(Saved data entries)
BEGIN

--- src/rtl/autobus_pkg.sv ---
// autobus_pkg: shared types and helpers for the autobus traffic generator.
// Latency: n/a (declarations only).
// Backpressure: n/a.
package autobus_pkg;

  localparam int LEN_W = 16;

  typedef enum logic {
    SEND = 1'b0,
    GAP  = 1'b1
  } state_t;

  // Index of the last item for a programmed length; a length of 0 behaves as 1.
  function automatic logic [LEN_W-1:0] last_idx(input logic [LEN_W-1:0] len);
    return (len == '0) ? '0 : len - 1'b1;
  endfunction

endpackage

--- src/rtl/autobus_cnt.sv ---
// autobus_cnt: up-counter that wraps to 0 after reaching its limit, with terminal-count flag.
// Latency: count updates on the edge where inc is high; tc is combinational from count/limit.
// Backpressure: none; counts only when inc is asserted.
//
// Ports:
//   clk, rst  : clock, synchronous active-high reset (count -> 0)
//   inc       : advance the counter this cycle
//   limit     : terminal value; tc is high when count has reached (or passed) it
//   count     : current value
//   tc        : terminal-count flag
module autobus_cnt
  import autobus_pkg::*;
(
  input  logic             clk,
  input  logic             rst,
  input  logic             inc,
  input  logic [LEN_W-1:0] limit,
  output logic [LEN_W-1:0] count,
  output logic             tc
);

  // ">=" so that a limit lowered at a boundary below the current count still terminates.
  assign tc = (count >= limit);

  always_ff @(posedge clk) begin
    if (rst) begin
      count <= '0;
    end else if (inc) begin
      count <= tc ? '0 : count + 1'b1;
    end
  end

endmodule

--- src/rtl/autobus_gen.sv ---
// autobus_gen: free-running packet/frame test-traffic source with programmable inter-packet gap.
// Latency: rdy high at edge n -> word presented (dav=1) in the cycle after edge n; all outputs registered.
// Backpressure: rdy low stalls word emission with all state held; the gap counts regardless of rdy.
//
// Ports:
//   clk, rst      : clock, synchronous active-high reset
//   sop_len       : packet length in words (0 behaves as 1), sampled at packet start
//   sof_len       : frame length in packets (0 behaves as 1), sampled at packet start
//   pkt_interval  : idle cycles after every packet (0 = back-to-back), sampled at gap start
//   rdy           : downstream ready
//   sop/eop       : first/last word of packet, qualified by dav
//   sof/eof       : first word of first packet / last word of last packet of a frame
//   dat           : word index within packet, saturating at all-ones
//   dav           : data valid
module autobus_gen
  import autobus_pkg::*;
#(
  parameter int DWID = 16
) (
  input  logic             clk,
  input  logic             rst,
  input  logic [LEN_W-1:0] sop_len,
  input  logic [LEN_W-1:0] sof_len,
  input  logic [LEN_W-1:0] pkt_interval,
  input  logic             rdy,
  output logic             sop,
  output logic             eop,
  output logic             sof,
  output logic             eof,
  output logic [DWID-1:0]  dat,
  output logic             dav
);

  state_t           state, state_nxt;
  logic [LEN_W-1:0] wcnt, pcnt, gcnt_unused;
  logic [LEN_W-1:0] wlim_q, flim_q, glim_q;
  logic [LEN_W-1:0] wlim, flim;
  logic             wtc, ptc, gtc;
  logic             emit, pkt_end, first_word;
  logic             sop_nxt, eop_nxt, sof_nxt, eof_nxt, dav_nxt;
  logic [DWID-1:0]  dat_nxt;

  assign first_word = (wcnt == '0);
  assign emit       = (state == SEND) && rdy;
  assign pkt_end    = emit && wtc;

  // Lengths take their live input value on the first word and are held for the rest of the
  // packet, so mid-packet changes only land at the next packet boundary.
  assign wlim = first_word ? last_idx(sop_len) : wlim_q;
  assign flim = first_word ? last_idx(sof_len) : flim_q;

  always_ff @(posedge clk) begin
    if (rst) begin
      wlim_q <= '0;
      flim_q <= '0;
      glim_q <= '0;
    end else begin
      if (emit && first_word) begin
        wlim_q <= wlim;
        flim_q <= flim;
      end
      // Only consumed when pkt_interval is non-zero, so the subtraction never underflows in use.
      if (pkt_end) begin
        glim_q <= pkt_interval - 1'b1;
      end
    end
  end

  autobus_cnt u_word (
    .clk   (clk),
    .rst   (rst),
    .inc   (emit),
    .limit (wlim),
    .count (wcnt),
    .tc    (wtc)
  );

  autobus_cnt u_pkt (
    .clk   (clk),
    .rst   (rst),
    .inc   (pkt_end),
    .limit (flim),
    .count (pcnt),
    .tc    (ptc)
  );

  autobus_cnt u_gap (
    .clk   (clk),
    .rst   (rst),
    .inc   (state == GAP),
    .limit (glim_q),
    .count (gcnt_unused),
    .tc    (gtc)
  );

  // State register
  always_ff @(posedge clk) begin
    if (rst) begin
      state <= SEND;
    end else begin
      state <= state_nxt;
    end
  end

  // Next-state logic
  always_comb begin
    state_nxt = state;
    case (state)
      SEND: if (pkt_end && (pkt_interval != '0)) state_nxt = GAP;
      GAP:  if (gtc) state_nxt = SEND;
    endcase
  end

  // Output logic (values for the output registers)
  always_comb begin
    dav_nxt = emit;
    sop_nxt = emit && first_word;
    eop_nxt = pkt_end;
    sof_nxt = emit && first_word && (pcnt == '0);
    eof_nxt = pkt_end && ptc;
  end

  // Word index saturates instead of wrapping when the packet outgrows the data width.
  if (DWID < LEN_W) begin : g_sat
    localparam logic [LEN_W-1:0] SAT = LEN_W'((1 << DWID) - 1);
    assign dat_nxt = (wcnt > SAT) ? SAT[DWID-1:0] : wcnt[DWID-1:0];
  end else begin : g_ext
    assign dat_nxt = DWID'(wcnt);
  end

  always_ff @(posedge clk) begin
    if (rst) begin
      dav <= 1'b0;
      sop <= 1'b0;
      eop <= 1'b0;
      sof <= 1'b0;
      eof <= 1'b0;
      dat <= '0;
    end else begin
      dav <= dav_nxt;
      sop <= sop_nxt;
      eop <= eop_nxt;
      sof <= sof_nxt;
      eof <= eof_nxt;
      if (emit) begin
        dat <= dat_nxt;
      end
    end
  end

endmodule

--- config.mk ---
export PLATFORM = sky130hd
export DESIGN_NAME = autobus_gen
export DESIGN_NICKNAME = d
export VERILOG_FILES = /design/src/rtl/autobus_pkg.sv /design/src/rtl/autobus_cnt.sv /design/src/rtl/autobus_gen.sv
export SDC_FILE = /design/constraint.sdc
export NUM_CORES = 1
export LEC_CHECK = 0
export BUFFER_PORTS_ARGS = -buffer_cell sky130_fd_sc_hd__clkbuf_2
export CAP_MARGIN = 20
export CORE_MARGIN = 3
export CORE_UTILIZATION = 33
export DETAILED_ROUTE_END_ITERATION = 6
export SETUP_SLACK_MARGIN = 0.2
export SYNTH_ARGS = -nofsm -noshare
export SYNTH_HDL_FRONTEND = slang
export SYNTH_HIERARCHICAL = 1
export SYNTH_SLANG_ARGS = --single-unit
--- constraint.sdc ---
create_clock -name clk -period 6.2 [get_ports clk]
set_input_delay 1.24 -clock clk [delete_from_list [all_inputs] [get_ports clk]]
set_output_delay 1.24 -clock clk [all_outputs]
set_load 0.01 [all_outputs]
==> flow_metrics.py, run 1 <==
metrics = {
    "power": {
        "ir_worst_vdd_uv": 162,
        "power_leakage_nw": 3.18,
        "p_per_area_mw_per_mm2": 253,
    },
    "sta": {
        "rsz0062_at_grt": "false",
        "fin_crit_ns": 5.12,
        "fmax_mhz": 195,
        "tightest_slew_ns": 0.842,
        "setup_ws_ns": 1.08,
        "fin_tns_setup_ns": 0,
        "maxSlewViolCount": 0,
        "skew_ns": 0.00827,
        "finalHoldViolCount": 0,
        "max_slew_margin_pct": 43.4,
        "finalSetupViolations": 0,
        "fin_crit_sh_pct": 82.6,
    },
    "grt": {
        "antenna_found_initial": 0,
        "grt_pass1_wl_mm": 30.0,
        "groute.usage.overall_pct": 15.0,
        "grt_pass1_vias": 6101,
        "grt_max_degree": 65,
        "overflow": 0,
    },
    "floorplan": {
        "coreArea_sq_mm": 0.0212,
        "io_pins": 72,
        "start_util_pct": 33.9,
        "num_rows": 53,
        "die_h_microns": 154,
        "die_w_microns": 154,
        "dieArea_sq_mm": 0.0236,
    },
    "placement": {
        "dp_worst_setup_slack_ns": 0.707,
        "hpwl_mm": 13.0,
        "numPortBuffers": 71,
        "place_area_sq_mm": 0.00777,
        "routabilityCongestion": 0.866,
    },
    "run": {
        "maxCapViolations": 0,
    },
    "clock_tree": {
        "cts_setup_buffers": 0,
        "clk_pin_slew_ns": 0.06,
        "cts-resized-gates": 0,
        "cts_hold_buf": 0,
        "htreeDepth": 4,
        "cts_buffers": 17,
        "root_buffer": "clkbuf_16",
        "cts_tree": "done",
        "clock_tree.buffer_depth": 2,
        "clock-sinks": 118,
        "insertion_delay_ns": 0.42,
    },
    "synth": {
        "netlist_area_sq_mm": 0.00720,
        "synth_ff_type": "dfxtp_1",
        "ys_seq_elements": 118,
        "syn_nets": 1005,
        "synth.avg_cell_area_sq_um": 8.01,
        "synth_largest_area_cell": "dfxtp_1",
        "synthTopCellsByArea": "dfxtp_1, ha_1, xor2_1, nand2_1, nor2_1",
        "synth_enable_flop_cells": 0,
        "synthCells": 899,
        "synth.most_common_cell": "dfxtp_1",
        "yosysWarnings": 6,
        "post-synth-top-area-fraction_pct": 32.8,
        "ys_types": 54,
        "async_flop_share_pct": 0,
        "synth.yosys.seq_area_share_pct": 32.8,
        "yosys-top-cells-count": "dfxtp_1, nand2_1, nor2_1",
    },
    "setup_path": {
        "crit_path_max_fanout": 7,
        "startpoint_type": "input port",
        "crit_end": "u_pkt/count[9]$_SDFFE_PP0P_",
        "required_ns": 6.49,
        "arrival_ns": 5.41,
        "critical_path_class": "in -> reg",
        "cp-end-kind": "flip-flop",
        "regToRegEndpoint": "u_pkt/count[9]$_SDFFE_PP0P_",
        "startpoint": "sop_len[8]",
        "r2r_slack_ns": 1.59,
        "r2r_cells": 17,
        "worstReg2RegStart": "u_word/count[2]$_SDFFE_PP0P_",
    },
    "run_status": {
        "status": "finished, final reports clean",
    },
    "cells_and_area": {
        "stdcell_area_sq_mm": 0.00838,
        "antenna_cells": 0,
        "nNetsFinal": 1063,
        "area_delta_synth_final_pct": 16.4,
        "final_core_util_pct": 39.5,
        "drive_gt1_share_pct": 13.5,
    },
    "routing": {
        "wl_per_cell_microns": 14.2,
        "first_pass_iters": 4,
        "routed_wl_mm": 17.7,
        "vias": 6501,
        "vias_per_cell": 5.22,
        "drc": 0,
        "drt_iter0_drc": 350,
        "ant_nets": 0,
    },
    "hold_path": {
        "hp-class": "reg -> reg",
    },
}
[placed cells by master (no fill, tap or decap), types with 10 or more instances in the layout]
cell	Yosys	routed
nor2_1	96	96
ha_1	55	55
o21ai_0	38	38
inv_1	57	57
a21oi_1	56	56
clkbuf_2	0	71
buf_4	4	10
nand2_1	97	97
nor4_1	25	25
nor3_1	16	16
o31ai_1	16	16
or3_1	10	10
clkbuf_16	0	17
dfxtp_1	118	118
nand4_1	41	41
a211oi_1	26	26
xor2_1	42	42
nand2b_1	10	10
xnor2_1	20	20
nand3_1	25	25
[how the worst min path moves through the flow]
stage / start / slack (ns) / cells past startpoint / to
floorplan: flim_q[0]$_SDFFE_PP0P_ / 0.45 / 2 / flim_q[0]$_SDFFE_PP0P_
global placement: dat[7]$_SDFFE_PP0P_ / 0.45 / 2 / dat[7]$_SDFFE_PP0P_
detailed placement: dat[6]$_SDFFE_PP0P_ / 0.45 / 2 / dat[6]$_SDFFE_PP0P_
CTS: dat[6]$_SDFFE_PP0P_ / 0.45 / 2 / dat[6]$_SDFFE_PP0P_
global route: dat[9]$_SDFFE_PP0P_ / 0.48 / 2 / dat[9]$_SDFFE_PP0P_
finish: dat[9]$_SDFFE_PP0P_ / 0.45 / 2 / dat[9]$_SDFFE_PP0P_
[logic make-up after synthesis]
logic type / after synthesis / share of synthesized area (%)
AOI/OAI and AO/OA: 188 / 17.1
xor gates and xnor gates: 62 / 7.54
adders and majority gates: 55 / 9.55
buffers and inverters: 100 / 6.08
DFF: 118 / 32.8
muxes: 9 / 1.25
and+or+nand+nor: 367 / 25.7
[worst max-delay path: stages]
cell and delay (ns):
clkbuf_2 0.11, nor3_1 0.61, nand3_1 0.41, o21ai_1 0.28, o21ai_0 0.11, inv_1 0.07, ha_1 0.15, nand4_1 0.14
or3_1 0.44, or4_4 0.56, nand3_1 0.12, and2_1 0.25, nand4_1 0.19, nor2_1 0.34, and3_1 0.22, xnor2_1 0.11
nor2_1 0.05
[per-stage QoR]
| stage | instances | hold WS, ns | power [mW] |
|---|---|---|---|
| floorplan | 899 | 0.454 | 1.03 |
| global placement | 1212 | 0.446 | 1.11 |
| detailed placement | 1213 | 0.446 | 1.12 |
| CTS | 1245 | 0.454 | 2.14 |
| global route | 1245 | 0.481 | 2.23 |
| finish | 1245 | 0.452 | 2.12 |
[sequential cells by signal (all words and copies together) (netlist names), 16 cells and up]
register      cells
flim_q           16
u_gap/count      16
glim_q           16
dat              16
wlim_q           16
u_pkt/count      16
u_word/count     16
[cell type report]
class                   instances  area (sq um)
fillers                      2235         12800
multi-input cells             681          4400
flip-flops and latches        118          2360
repair buffers                 82           445
clock buffers                  18           439
well taps                     275           344
inverters                      57           214
clock inverters                14           175
[metal layers]
layer / vias to the layer above / track usage, % / wire length, microns
met5: - / 0 / 0
met4: 0 / 4.12 / 175
met3: 15 / 2.70 / 633
met2: 118 / 22.8 / 7770
met1: 3003 / 21.8 / 9110
li1: 3365 / - / -
[where the power goes]
part	leakage, nW	switching, mW	total, mW	internal (mW)
combinational	1.93	0.196	0.305	0.109
clock	0.293	0.372	1.02	0.646
sequential	0.957	0.0157	0.802	0.786
No activity file was read; power rests on OpenSTA's default activity.
==> inputs of run 2 (changes only) <==
--- a/config.mk
+++ b/config.mk
@@ -5,6 +5,7 @@
 export SDC_FILE = /design/constraint.sdc
 export NUM_CORES = 1
 export LEC_CHECK = 0
+export ABC_AREA = 1
 export BUFFER_PORTS_ARGS = -buffer_cell sky130_fd_sc_hd__clkbuf_2
 export CAP_MARGIN = 20
 export CORE_MARGIN = 3
==> constraint.sdc (replaced) <==
create_clock -name clk -period 4.9 [get_ports clk]
set_input_delay 0.98 -clock clk [delete_from_list [all_inputs] [get_ports clk]]
set_output_delay 0.98 -clock clk [all_outputs]
set_load 0.01 [all_outputs]
==> flow_metrics.py, run 2 <==
metrics = {
    "grt": {
        "grt-busiest-layer": "met2",
        "use_met3_pct": 3.48,
        "grt_pass1_wl_mm": 32.6,
        "met1_usage_pct": 20.5,
        "grt_pass1_vias": 6841,
        "overflow": 0,
        "grt_max_degree": 33,
        "antenna_found_initial": 0,
        "use_met2_pct": 25.0,
        "groute.usage.overall_pct": 15.3,
    },
    "setup_path": {
        "critical_path_class": "in -> reg",
        "r2r_slack_ns": 1.32,
        "regToRegEndpoint": "u_pkt/count[10]$_SDFFE_PP0P_",
        "cp-end-kind": "flip-flop",
        "worstReg2RegStart": "u_word/count[5]$_SDFFE_PP0P_",
        "required_ns": 5.21,
        "r2r_cells": 24,
        "startpoint_type": "input port",
        "crit_path_max_fanout": 12,
        "arrival_ns": 4.02,
    },
    "power": {
        "pwr-share-seq_pct": 36.5,
        "power_frac_clock_pct": 47.5,
        "ir_worst_vdd_uv": 223,
        "power_leakage_nw": 4.28,
        "swShare_pct": 28.3,
        "pwr-share-comb_pct": 16.0,
        "switchingPower_uw": 792,
        "power.internal_mw": 2.01,
        "p_per_area_mw_per_mm2": 306,
    },
    "clock_tree": {
        "cts-resized-gates": 0,
        "clk_pin_slew_ns": 0.06,
        "cts_hold_buf": 0,
        "clock_tree.buffer_depth": 2,
        "insertion_delay_ns": 0.42,
        "clock-sinks": 118,
        "cts_tree": "done",
        "root_buffer": "clkbuf_16",
        "cts_buffers": 17,
        "cts_setup_buffers": 0,
        "htreeDepth": 4,
    },
    "sta": {
        "fin_tns_setup_ns": 0,
        "finalHoldViolCount": 0,
        "fin_crit_sh_pct": 75.8,
        "fin_crit_ns": 3.72,
        "maxSlewViolCount": 0,
        "skew_ns": 0.0100,
        "rsz0062_at_grt": "false",
        "setup_ws_ns": 1.18,
        "tightest_slew_ns": 0.904,
        "finalSetupViolations": 0,
        "max_slew_margin_pct": 39.7,
        "fmax_mhz": 269,
    },
    "routing": {
        "vias": 7281,
        "drt_iter0_drc": 399,
        "ant_nets": 0,
        "wl_per_cell_microns": 11.8,
        "drc": 0,
        "vias_per_cell": 4.51,
        "first_pass_iters": 4,
        "routed_wl_mm": 19.1,
    },
    "hold_path": {
        "hold_start": "wlim_q[0]$_SDFFE_PP0P_",
        "hold_end": "wlim_q[0]$_SDFFE_PP0P_",
        "hold_depth": 2,
        "hp-class": "reg -> reg",
    },
    "synth": {
        "synth.avg_cell_area_sq_um": 6.51,
        "synth_enable_flop_cells": 0,
        "netlist_area_sq_mm": 0.00792,
        "synth.most_common_cell": "nand2_1",
        "async_flop_share_pct": 0,
        "syn_nets": 1322,
        "synth_largest_area_cell": "dfxtp_1",
        "ys_seq_elements": 118,
        "synthCells": 1216,
        "post-synth-top-area-fraction_pct": 29.8,
        "synth.yosys.seq_area_share_pct": 29.8,
        "synthTopCellsByArea": "dfxtp_1, nand2_1, nor2_1, ha_1, inv_1",
        "synth_ff_type": "dfxtp_1",
        "ys_types": 40,
        "yosys-top-cells-count": "nand2_1, nor2_1, inv_1",
        "yosysWarnings": 6,
    },
    "placement": {
        "hpwl_mm": 14.5,
        "routabilityCongestion": 0.876,
        "dp_cells": 1583,
        "numPortBuffers": 71,
        "dp_worst_setup_slack_ns": 0.753,
    },
    "floorplan": {
        "num_rows": 56,
        "io_pins": 72,
        "die_w_microns": 161,
        "die_h_microns": 161,
        "dieArea_sq_mm": 0.0259,
        "coreArea_sq_mm": 0.0235,
        "start_util_pct": 33.6,
    },
    "cells_and_area": {
        "antenna_cells": 0,
        "fillerInstances": 2538,
        "mostFrequentLayoutCell": "nand2_1",
        "nNetsFinal": 1389,
        "area_delta_synth_final_pct": 15.8,
        "multi_input_area_sq_mm": 0.00469,
        "drive_gt1_share_pct": 13.3,
        "mostFrequentLayoutCells": "nand2_1, nor2_1, inv_1",
        "layout.cells.non_filler": 1615,
        "regArea_sq_mm": 0.00236,
    },
    "run": {
        "maxCapViolations": 0,
    },
    "run_status": {
        "status": "finished, final reports clean",
    },
}
## run 2: changes by cell type in the layout (fill, tap and decap cells not counted), moves of 20 or more
cell / delta
nor4_1: -21
nor2_1: +129
inv_1: +120
xor2_1: -20
a211oi_1: -26
o21ai_0: +49
nand4_1: -31
nand2_1: +163
nand3_1: +35
## run 2: logic make-up after synthesis
logic type | Yosys count | synth area share, %
simple gates | 622 | 34.7
buf+inv | 213 | 10.9
compound gates | 173 | 11.9
flops | 118 | 29.8
fa+ha+maj | 55 | 8.69
xor+xnor | 32 | 3.54
mux | 3 | 0.379
## run 2: layout make-up
cell class	count	share of cell area (%)
clock inverters	14	2.20
flip-flops and latches	118	25.8
clock buffers	18	4.68
well taps	319	4.35
inverters	186	7.62
multi-input cells	885	51.2
repair buffers	75	4.20
## run 2: power groups by stage
stage | logic [mW] | clock network (mW) | registers (mW)
6_report | 0.448 | 1.33 | 1.02
3_3_place_gp | 0.443 | 0 | 1.04
2_1_floorplan | 0.331 | 0 | 1.04
4_1_cts | 0.452 | 1.36 | 1.02
3_5_place_dp | 0.448 | 0 | 1.04
5_1_grt | 0.520 | 1.41 | 1.03
## run 2: worst max path at each step
stage | from | endpoint | slack (ns) | cells past startpoint
floorplan | sop_len[0] | u_pkt/count[10]$_SDFFE_PP0P_ | 1.03 | 29
global placement | sop_len[0] | u_pkt/count[4]$_SDFFE_PP0P_ | 0.85 | 26
detailed placement | sop_len[0] | u_pkt/count[10]$_SDFFE_PP0P_ | 0.75 | 28
CTS | sop_len[0] | u_pkt/count[10]$_SDFFE_PP0P_ | 1.21 | 28
global route | sop_len[0] | u_pkt/count[14]$_SDFFE_PP0P_ | 0.76 | 30
finish | sop_len[0] | u_pkt/count[10]$_SDFFE_PP0P_ | 1.18 | 28
## run 2: critical path, cell delays in order
cell and delay, ns:
clkbuf_2 0.08, inv_1 0.10, ha_1 0.21, nand3_1 0.14, nor2_1 0.18, nand2_1 0.09, nand2_2 0.18, inv_1 0.12
nand2_1 0.11, o21ai_0 0.09, inv_1 0.07, ha_1 0.12, nand2_1 0.06, nor2_1 0.11, nor2_1 0.05, nand2_1 0.05
nand2_1 0.04, nand2_1 0.06, nand2_1 0.05, nand2_1 0.08, nand2_1 0.16, inv_2 0.11, inv_2 0.06, nor2_4 0.15
nand4_4 0.11, or2_0 0.24, o22ai_1 0.15, nor2_1 0.06
## run 2: per-stage QoR
step | utilization, % | instance area [sq um] | total power, mW | hold WS [ns]
after floorplan | - | 7920 | 1.37 | 0.462
final | 38.9 | 9170 | 2.80 | 0.496
after global placement | 36.3 | 8540 | 1.48 | 0.481
after CTS | 38.9 | 9170 | 2.84 | 0.506
after global routing | 38.9 | 9170 | 2.96 | 0.539
after detailed placement | 36.3 | 8540 | 1.49 | 0.493
## run 2: metal layers
metal	vias to the layer above	wire length, microns
li1	3976	-
met1	3205	9480
met2	95	8870
met3	5	693
met4	0	89
met5	-	0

END

→ **ABOUT THIS EXERCISE**
The entries above hold the needed span. Transcribe exactly the lines from the one with "0.454 | 2.14 |" to the one with "No activity file", both included.

→ **ANSWER SPACE**
| CTS | 1245 | 0.454 | 2.14 |
| global route | 1245 | 0.481 | 2.23 |
| finish | 1245 | 0.452 | 2.12 |
[sequential cells by signal (all words and copies together) (netlist names), 16 cells and up]
register      cells
flim_q           16
u_gap/count      16
glim_q           16
dat              16
wlim_q           16
u_pkt/count      16
u_word/count     16
[cell type report]
class                   instances  area (sq um)
fillers                      2235         12800
multi-input cells             681          4400
flip-flops and latches        118          2360
repair buffers                 82           445
clock buffers                  18           439
well taps                     275           344
inverters                      57           214
clock inverters                14           175
[metal layers]
layer / vias to the layer above / track usage, % / wire length, microns
met5: - / 0 / 0
met4: 0 / 4.12 / 175
met3: 15 / 2.70 / 633
met2: 118 / 22.8 / 7770
met1: 3003 / 21.8 / 9110
li1: 3365 / - / -
[where the power goes]
part	leakage, nW	switching, mW	total, mW	internal (mW)
combinational	1.93	0.196	0.305	0.109
clock	0.293	0.372	1.02	0.646
sequential	0.957	0.0157	0.802	0.786
No activity file was read; power rests on OpenSTA's default activity.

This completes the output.